Для меня же эта вывернутость наизнанку связалась с поворотным моментом всей жизни; последствие пирамидной болезни – перемена органов восприятия; жизнь окрасилась новой тональностью; как будто всходил на рябые ступени одним, сошёл же другим; изменённое отношение к жизни сказалось скоро начатым “Петербургом”; там передано ощущение стоянья перед сфинксом на протяженьи всего романа».
(А. Белый. «Между двух революций». С. 393–395)
Эпитафия
В предсмертном холоде застыло
Моё лицо.
Вокруг сжимается уныло
Теней кольцо.
Давно почил душою юной
В стране теней.
Рыдайте, сорванные струны
Души моей!
1908
Изумрудный Посёлок
По возвращении в Европу в марте 1876 года В. С. Соловьёв сообщал И. И. Янжулу:
«Положительных результатов из своего путешествия я, разумеется, никаких извлечь не мог, зато получил много отрицательных впечатлений, как, например, что Восток есть куча старого мусора и нового г...на, что Италия есть пошлейшая страна в свете, и т. п.»
Отцу он писал:
«Больше уж путешествовать не буду, ни на восточные кладбища, ни в западный н... не поеду» (Цит. по: А. Ф. Лосев. «Владимир Соловьёв и его время». С. 285).
Тем не менее за свою жизнь философ совершил шесть зарубежных поездок и последнюю, в марте 1898 года, снова в Египет. Поездка его освежила, однако достоверные сведения о том, достиг ли философ во второй свой приезд на плодотворное лоно дельты Нила египетской Фиваиды, отсутствуют.
– Говорят, любое событие неизбежно – хотя бы раз в бесконечной вселенной всё должно сложиться так и сейчас.
Эта мысль преследует людей со времён возникновения рационального мышления как предрассудок древнего, иррационального, недоступного осмыслению, потенциально бесконечного космического бытия.

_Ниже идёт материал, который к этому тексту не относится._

$ cat config.mk
export PLATFORM = sky130hd
export DESIGN_NAME = mem_port_arbiter_flat
export DESIGN_NICKNAME = d
export VERILOG_FILES = /design/src/rtl/mem_port_arbiter_if.sv /design/src/rtl/mem_port_arbiter.sv /design/src/flat_wrapper.sv
export SDC_FILE = /design/constraint.sdc
export NUM_CORES = 1
export LEC_CHECK = 0
export BUFFER_PORTS_ARGS = -buffer_cell sky130_fd_sc_hd__buf_2
export CAP_MARGIN = 20
export CORE_MARGIN = 1
export CORE_UTILIZATION = 51
export CTS_BUF_LIST = sky130_fd_sc_hd__clkbuf_16
export CTS_CLUSTER_SIZE = 10
export DETAILED_ROUTE_END_ITERATION = 8
export HOLD_SLACK_MARGIN = 0.05
export PLACE_DENSITY_LB_ADDON = 0.08
export SKIP_CTS_REPAIR_TIMING = 1
export SYNTH_ARGS = -nofsm -noshare
export SYNTH_HDL_FRONTEND = slang
export SYNTH_SLANG_ARGS = --single-unit
export TNS_END_PERCENT = 1
$ cat constraint.sdc
create_clock -name clk -period 6.86 [get_ports clk]
set_clock_uncertainty 0.1 [all_clocks]
set_input_delay 1.372 -clock clk [delete_from_list [all_inputs] [get_ports clk]]
set_output_delay 1.372 -clock clk [all_outputs]
set_load 0.01 [all_outputs]
$ cat src/rtl/mem_port_arbiter_if.sv
// Request/ack bundle for the three memory requesters plus the shared single-port memory.
// slave = arbiter side, master = requesters and memory side.
interface mem_port_arbiter_if #(
    parameter int ADDR_W = 10,
    parameter int DATA_W = 32
);
    logic              if_req;
    logic [ADDR_W-1:0] if_addr;
    logic              if_ack;
    logic [DATA_W-1:0] if_rdata;

    logic              dm_req;
    logic              dm_we;
    logic [ADDR_W-1:0] dm_addr;
    logic [DATA_W-1:0] dm_wdata;
    logic              dm_ack;
    logic [DATA_W-1:0] dm_rdata;

    logic              ext_req;
    logic              ext_we;
    logic [ADDR_W-1:0] ext_addr;
    logic [DATA_W-1:0] ext_wdata;
    logic              ext_ack;
    logic [DATA_W-1:0] ext_rdata;

    logic              mem_en;
    logic              mem_we;
    logic [ADDR_W-1:0] mem_addr;
    logic [DATA_W-1:0] mem_wdata;
    logic [DATA_W-1:0] mem_rdata;

    logic              busy;
    logic [1:0]        grant_id;

    modport slave (
        input  if_req, if_addr,
        output if_ack, if_rdata,
        input  dm_req, dm_we, dm_addr, dm_wdata,
        output dm_ack, dm_rdata,
        input  ext_req, ext_we, ext_addr, ext_wdata,
        output ext_ack, ext_rdata,
        output mem_en, mem_we, mem_addr, mem_wdata,
        input  mem_rdata,
        output busy, grant_id
    );

    modport master (
        output if_req, if_addr,
        input  if_ack, if_rdata,
        output dm_req, dm_we, dm_addr, dm_wdata,
        input  dm_ack, dm_rdata,
        output ext_req, ext_we, ext_addr, ext_wdata,
        input  ext_ack, ext_rdata,
        input  mem_en, mem_we, mem_addr, mem_wdata,
        output mem_rdata,
        input  busy, grant_id
    );
endinterface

Приехав в Египет на три недели, А. Белый намеревался достигнуть нильских порогов в Асуане и храмов в Луксоре, но из-за «несчастного разгильдяйства» секретаря издательства «Мусагет» Кожебаткина остался без денег и вынужден был провести в раскаляемом день ото дня и овеваемом хамсином Каире пять недель.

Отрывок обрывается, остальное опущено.